◆ WORK INSTRUCTIONS ◆
Show every line of the data below that includes the word "simple".

◆ STUDY MATERIAL ◆
■ ■ ■

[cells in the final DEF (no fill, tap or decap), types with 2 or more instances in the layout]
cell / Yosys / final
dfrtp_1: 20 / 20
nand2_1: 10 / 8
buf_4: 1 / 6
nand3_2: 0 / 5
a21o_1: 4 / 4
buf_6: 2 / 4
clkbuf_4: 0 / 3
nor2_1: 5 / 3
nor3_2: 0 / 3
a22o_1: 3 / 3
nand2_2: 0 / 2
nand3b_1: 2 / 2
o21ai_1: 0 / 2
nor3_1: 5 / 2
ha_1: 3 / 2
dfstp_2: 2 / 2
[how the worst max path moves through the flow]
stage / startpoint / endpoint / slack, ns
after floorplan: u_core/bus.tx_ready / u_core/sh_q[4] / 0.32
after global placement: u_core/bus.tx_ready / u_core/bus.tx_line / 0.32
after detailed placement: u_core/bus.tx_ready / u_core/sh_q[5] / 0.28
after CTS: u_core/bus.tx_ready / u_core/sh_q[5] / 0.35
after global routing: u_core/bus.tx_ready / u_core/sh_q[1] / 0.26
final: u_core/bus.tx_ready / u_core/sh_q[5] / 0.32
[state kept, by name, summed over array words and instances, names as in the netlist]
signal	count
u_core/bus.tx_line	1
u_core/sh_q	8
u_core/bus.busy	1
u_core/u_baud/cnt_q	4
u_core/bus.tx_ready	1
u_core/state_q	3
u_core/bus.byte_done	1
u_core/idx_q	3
==> config.mk <==
export PLATFORM = sky130hd
export DESIGN_NAME = clock_period_meter
export DESIGN_NICKNAME = d
export VERILOG_FILES = /design/src/rtl/clock_period_meter.sv
export SDC_FILE = /design/constraint.sdc
export NUM_CORES = 1
export LEC_CHECK = 0
export BUFFER_PORTS_ARGS = -buffer_cell sky130_fd_sc_hd__clkbuf_2
export CAP_MARGIN = 20
export CELL_PAD_IN_SITES_DETAIL_PLACEMENT = 0
export CELL_PAD_IN_SITES_GLOBAL_PLACEMENT = 1
export CORE_ASPECT_RATIO = 0.75
export CORE_UTILIZATION = 30
export DETAILED_ROUTE_END_ITERATION = 6
export PLACE_DENSITY_LB_ADDON = 0.1
export SLEW_MARGIN = 10
export SYNTH_ARGS = -nofsm -noshare
export SYNTH_HDL_FRONTEND = slang
export SYNTH_SLANG_ARGS = --single-unit
==> constraint.sdc <==
create_clock -name clk -period 1.9 [get_ports clk]
set_input_delay 0.19 -clock clk [delete_from_list [all_inputs] [get_ports clk]]
set_output_delay 0.19 -clock clk [all_outputs]
set_load 0.01 [all_outputs]
==> src/rtl/clock_period_meter.sv <==
// Measures a divided clock (clk_in_i, synchronous to clk) in clk cycles: period, high/low time,
// lock on a stable period and timeout when the input stops toggling.
module clock_period_meter #(
  parameter int unsigned N          = 8,
  parameter int unsigned LOCK_COUNT = 2
) (
  input  logic         clk,
  input  logic         rst_n,
  input  logic         clk_in_i,
  output logic [N-1:0] period_o,
  output logic [N-1:0] high_time_o,
  output logic [N-1:0] low_time_o,
  output logic         meas_valid_o,
  output logic         locked_o,
  output logic         timeout_o
);

  localparam logic [N-1:0] CntMax  = '1;
  localparam logic [N-1:0] CntOne  = N'(1);
  localparam logic [3:0]   LockCnt = 4'(LOCK_COUNT);

  typedef enum logic [0:0] {StWaitFirst, StMeasure} state_e;

  state_e       state_q;
  logic         in_d_q;
  logic [N-1:0] cnt_q, cnt_d;
  logic [N-1:0] high_r_q;
  logic [N-1:0] prev_period_q;
  logic [3:0]   match_q, match_d;
  logic         rise, fall;

  assign rise = clk_in_i & ~in_d_q;
  assign fall = ~clk_in_i & in_d_q;

  always_comb begin
    cnt_d = cnt_q;
    if (rise) begin
      cnt_d = CntOne;
    end else if (cnt_q != CntMax) begin
      cnt_d = cnt_q + CntOne;
    end
  end

  // A zero match count marks the first measurement after reset or timeout.
  always_comb begin
    match_d = 4'd1;
    if (match_q != 4'd0 && cnt_q == prev_period_q) begin
      match_d = (match_q >= LockCnt) ? LockCnt : match_q + 4'd1;
    end
  end

  always_ff @(posedge clk or negedge rst_n) begin
    if (!rst_n) begin
      state_q       <= StWaitFirst;
      in_d_q        <= 1'b1;
      cnt_q         <= '0;
      high_r_q      <= '0;
      prev_period_q <= '0;
      match_q       <= 4'd0;
      period_o      <= '0;
      high_time_o   <= '0;
      low_time_o    <= '0;
      meas_valid_o  <= 1'b0;
      locked_o      <= 1'b0;
      timeout_o     <= 1'b0;
    end else begin
      in_d_q       <= clk_in_i;
      cnt_q        <= cnt_d;
      meas_valid_o <= 1'b0;
      case (state_q)
        StWaitFirst: begin
          if (rise) begin
            state_q   <= StMeasure;
            timeout_o <= 1'b0;
          end
        end
        StMeasure: begin
          if (rise) begin
            period_o      <= cnt_q;
            high_time_o   <= high_r_q;
            low_time_o    <= cnt_q - high_r_q;
            meas_valid_o  <= 1'b1;
            prev_period_q <= cnt_q;
            match_q       <= match_d;
            locked_o      <= (match_d >= LockCnt);
          end else if (cnt_q == CntMax) begin
            timeout_o <= 1'b1;
            locked_o  <= 1'b0;
            match_q   <= 4'd0;
            state_q   <= StWaitFirst;
          end else if (fall) begin
            high_r_q <= cnt_q;
          end
        end
        default: state_q <= StWaitFirst;
      endcase
    end
  end

endmodule

# Yosys cells after proc, flatten, opt, wreduce, memory -nomap -nowiden
# Index checks and enable logic that the tools add are counted.
[word_totals]
regBits = 49
out_inout_bits = 27
[op_classes]
addsub = 3
order_cmp = 2
n_eq_ne = 6
muxes = 17
bitwise = 7
reduce_logical = 8
[op_table]
columns = ["operator", "n"]
rows = [
  ["$mux 4", 4],
  ["$mux 8", 2],
  ["$mux 1", 9],
  ["$add 8x1->8 const B", 1],
  ["$eq 8x8->1", 1],
  ["$eq 8x8->1 const B", 1],
  ["$ge 4x2->1 const B", 2],
  ["$ne 8x8->1 const B", 1],
  ["$sub 8x8->8", 1],
  ["$not 1->1", 5],
  ["$add 4x1->4 const B", 1],
  ["$ne 2x2->1 const B", 2],
  ["$pmux 1 s2", 2],
  ["$reduce_and 2->1", 2],
  ["$reduce_and 4->1", 1],
  ["$reduce_bool 2->1", 2],
  ["$reduce_bool 4->1", 1],
  ["$reduce_and 3->1", 1],
  ["$and 1x1->1", 2],
  ["$ne 2x1->1 const B", 1],
  ["$logic_and 1x1->1", 1],
]

# Longest topological paths before layout
# Gate-level depths: netlist of the first run.
[logic_depth]
depth_word = 5
mapped_depth = 8

# Least setup slack after synthesis of the first run
# OpenSTA, ideal clock, no wires.
[synth_path]
path_kind = "reg2reg"
from = "reg cnt_q[0]"
to = "reg low_time_o[6]"
arrival_time_ps = 1686
required_time_ps = 1805
setup_slack_ps = 118
path_stages_with_launch = 9
n_path_buf = 0
synth_period_minus_slack_ps = 1782
cell_sequence = "dfrtp_1 > inv_1 > ha_1 > fa_1 > nor2b_1 > o31a_1 > o21a_1 > o21a_1 > o31ai_1"
[synth_between]
elab_chain_cells = 1
[synth_rtl]
columns = ["item", "line_no", "rtl"]
rows = [
  ["start: declaration", "26", "logic [N-1:0] cnt_q, cnt_d;"],
  ["start signal: assignment", "68", "cnt_q <= cnt_d;"],
  ["$sub 8x8->8", "81", "low_time_o <= cnt_q - high_r_q;"],
  ["end signal: assignment", "81", ""],
  ["end: declaration", "12", "output logic [N-1:0] low_time_o,"],
]
# Every way passes these cells.
# A chain may end at the register's enable or synchronous reset.

# Worst setup path in the final report of the first run
[layout_path]
from = "reg high_r_q[1]"
to = "reg low_time_o[7]"
[layout_between]
elab_chain_cells = 1
[layout_rtl]
columns = ["item", "line_no", "rtl"]
rows = [
  ["start: declaration", "27", "logic [N-1:0] high_r_q;"],
  ["start signal: assignment", "92", "high_r_q <= cnt_q;"],
  ["$sub 8x8->8", "81", ""],
]
# Every way passes these cells.

==> summary by stage, run 1 <==
Finish
In the final layout, the share of cells above drive strength 1 is 0.295. The antenna diode instance count is 0. The total of fill cells in the finished design is 752. The sequential cells in the finished layout cover a total of 1230 sq um. From synthesis to final layout, the design area changed by 22.0%. Once layout is done, the placed cells without fillers occupy 2920 sq um. The multi-input logic area is 1100 sq um. The final standard cell utilization of the core is 0.387. The post-layout net count is 285.

Setup path
The critical path data required time is 2.09 ns. Along the worst path, the maximum fanout reaches 3. The type of origin of the critical path is a register. The worst setup path category is register to register. The kind of end point of the critical path is a register. The data arrival time of the worst path is 1.98 ns.

Floorplanning
The floorplan step set the die width to 105 um. The core box area is 7530 sq um. The die covers 8340 sq um. In this run the core area contains 27 standard-cell rows.

The number of ports placed on the die boundary is 30. The floorplan step set the die height to 79.3 um. The initial standard-cell utilization of the core is 0.318.

Synth
The mapped netlist covers 2390 sq um. After synthesis, the share of cell area in mux cells is 0.0701. The share of the Yosys chip area taken by registers is 0.513. By area, the combinational part of the netlist is dominated by simple AND/OR/NAND/NOR gates. After synthesis, the cell types taking the most area are sky130_fd_sc_hd__dfrtp_1, sky130_fd_sc_hd__mux2_2, sky130_fd_sc_hd__ha_1, sky130_fd_sc_hd__nand2_1, sky130_fd_sc_hd__o21ai_0. The commonest register cell after synthesis is sky130_fd_sc_hd__dfrtp_1.

The share of synthesized registers carrying an async set or reset is 1.00. The fraction of synthesized cell area taken by the top area cell type is 0.502. sky130_fd_sc_hd__dfrtp_1 takes more of the synthesized area than any other cell. The compound-cell area share of the yosys netlist came to 0.134. The distinct cell type count of the synthesized netlist is 41. The total of flip-flops plus latches after synthesis is 49.

The xor/xnor cell area share of the yosys netlist is 0.0403. The synthesized area per cell is 10.7 sq um. The simple logic cell fraction of the synthesized area is 0.137. The number of flops mapped to enable cells by yosys is 0.

The cell count after synthesis came out at 224. Of the total synthesized cell area, the portion taken by full adders, half adders and majority gates is 0.0659. For this run, the number of Yosys warnings is 0. The total nets after synthesis is 239.

Placed design
The placer's final routability congestion estimate is 0.760. The half-perimeter wire length after detailed placement is 3780 um. The worst slack after detailed placement is 0.0387 ns. The number of I/O port buffers is 29. The placed standard-cell area is 2740 sq um.

Global route
The global routing usage summed across all routing layers is 0.134. The remaining global-route overflow is 0. The via count of the first global-routing pass is 1698.

The number of antenna violations at the first check in global routing is 0. The first global-routing pass estimated 8690 um of wire. Entering global routing, the biggest net connects 35 pins.

Routing
For this run, design rule violations remaining after detail routing come to 0. The violation count after the first detailed-route iteration is 25. In the final routed layout, each cell accounts on average for 13.7 um. The detail route stage leaves a number of antenna-violating nets equal to 0. Wires add up to 5110 um. Dividing the detail-routed via count by the number of cells gives 4.64. The detailed-routing iteration count for the pre-antenna-repair pass is 4. The via count of the routed design is 1725.

Clock network
The TritonCTS clock tree is yes. Clock tree synthesis found a total of 49 sinks. For the worst-skew pair, the clock arrives at the later sink with an insertion delay of 0.31 ns. The H-tree was split into 2 levels. The cell at the root of the clock tree is sky130_fd_sc_hd__clkbuf_8. The number of CTS-inserted buffers is 5. The clock passes through at most 2 buffers. After clock tree synthesis, the clock-pin slew on the worst setup and hold paths is 0.10 ns.

STA
The transition time of the tightest slew-check pin is 0.582 ns. In this run the tightest slew margin relative to its limit is 0.608. The number of hold-slack violations in the final timing report is 0. Adding up every negative setup slack in the final design gives 0 ns.

Setup repair after global routing could not meet its margin everywhere. The largest clock skew in the final design is 0.0113 ns. The fmax is 0.558 GHz. Setup violations remaining at the end of the flow were counted as 0. The final cycle utilization of the critical path is 0.943. Once routing completed, OpenROAD measured the worst setup slack at 0.109 ns. The smallest clock period supported by the final layout is computed as 1.79 ns. The final-report max-slew violation count is 0.

The tightest hold path in the finished design has a slack of 0.00826 ns.

Status
The flow ran to the end, and the final reports show no timing, DRC or antenna violations.

Power
The worst IR drop on VDD is 0.380 mV. The leakage power total is 1.39 nW. The power density normalized to cell area is 1350 nW/um^2.

Worst hold path
The type of the tightest min-delay check is input pin to register.

Job
The max capacitance violation total is 0.
[synthesized netlist by cell type, types with 2 or more instances]
cell type and count:
sky130_fd_sc_hd__o21ai_1 3, sky130_fd_sc_hd__nand2b_1 3, sky130_fd_sc_hd__ha_1 11, sky130_fd_sc_hd__inv_1 10, sky130_fd_sc_hd__o31ai_1 3, sky130_fd_sc_hd__nand3_1 2
sky130_fd_sc_hd__xor2_1 4, sky130_fd_sc_hd__dfrtp_1 48, sky130_fd_sc_hd__a31oi_1 6, sky130_fd_sc_hd__o21ai_0 22, sky130_fd_sc_hd__buf_2 4, sky130_fd_sc_hd__a211oi_1 4
sky130_fd_sc_hd__nor2_1 10, sky130_fd_sc_hd__and3_1 3, sky130_fd_sc_hd__xnor2_1 7, sky130_fd_sc_hd__o21a_1 5, sky130_fd_sc_hd__nand4_1 2, sky130_fd_sc_hd__nor3_1 5
sky130_fd_sc_hd__nand2_1 30, sky130_fd_sc_hd__a21oi_1 4, sky130_fd_sc_hd__or2_1 2, sky130_fd_sc_hd__mux2_2 14, sky130_fd_sc_hd__buf_6 2, sky130_fd_sc_hd__clkbuf_1 3
[state kept, by name (all words and copies together), names as in the netlist]
signal,cells
match_q,4
timeout_o,1
locked_o,1
high_r_q,8
high_time_o,8
low_time_o,8
meas_valid_o,1
cnt_q,8
in_d_q,1
state_q,1
prev_period_q,8
[stage by stage]
| step | instances | total power, mW |
|---|---|---|
| final | 372 | 3.93 |
| after detailed placement | 361 | 3.10 |
| after global placement | 361 | 3.11 |
| after global routing | 372 | 4.25 |
| after floorplan | 224 | 2.55 |
| after CTS | 370 | 3.91 |
[layout make-up]
type,count,share of cell area
flip-flops and latches,49,0.421
clock buffers,7,0.0296
clock inverters,1,0.0103
multi-input cells,155,0.378
inverters,11,0.0142
well taps,101,0.0433
repair buffers,48,0.104
[power by group]
part	switching, mW	internal [mW]
logic	0.824	0.825
registers	0.192	1.30
clock network	0.361	0.430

■ ■ ■

◆ WRITTEN ANSWER ◆
The mapped netlist covers 2390 sq um. After synthesis, the share of cell area in mux cells is 0.0701. The share of the Yosys chip area taken by registers is 0.513. By area, the combinational part of the netlist is dominated by simple AND/OR/NAND/NOR gates. After synthesis, the cell types taking the most area are sky130_fd_sc_hd__dfrtp_1, sky130_fd_sc_hd__mux2_2, sky130_fd_sc_hd__ha_1, sky130_fd_sc_hd__nand2_1, sky130_fd_sc_hd__o21ai_0. The commonest register cell after synthesis is sky130_fd_sc_hd__dfrtp_1.
The xor/xnor cell area share of the yosys netlist is 0.0403. The synthesized area per cell is 10.7 sq um. The simple logic cell fraction of the synthesized area is 0.137. The number of flops mapped to enable cells by yosys is 0.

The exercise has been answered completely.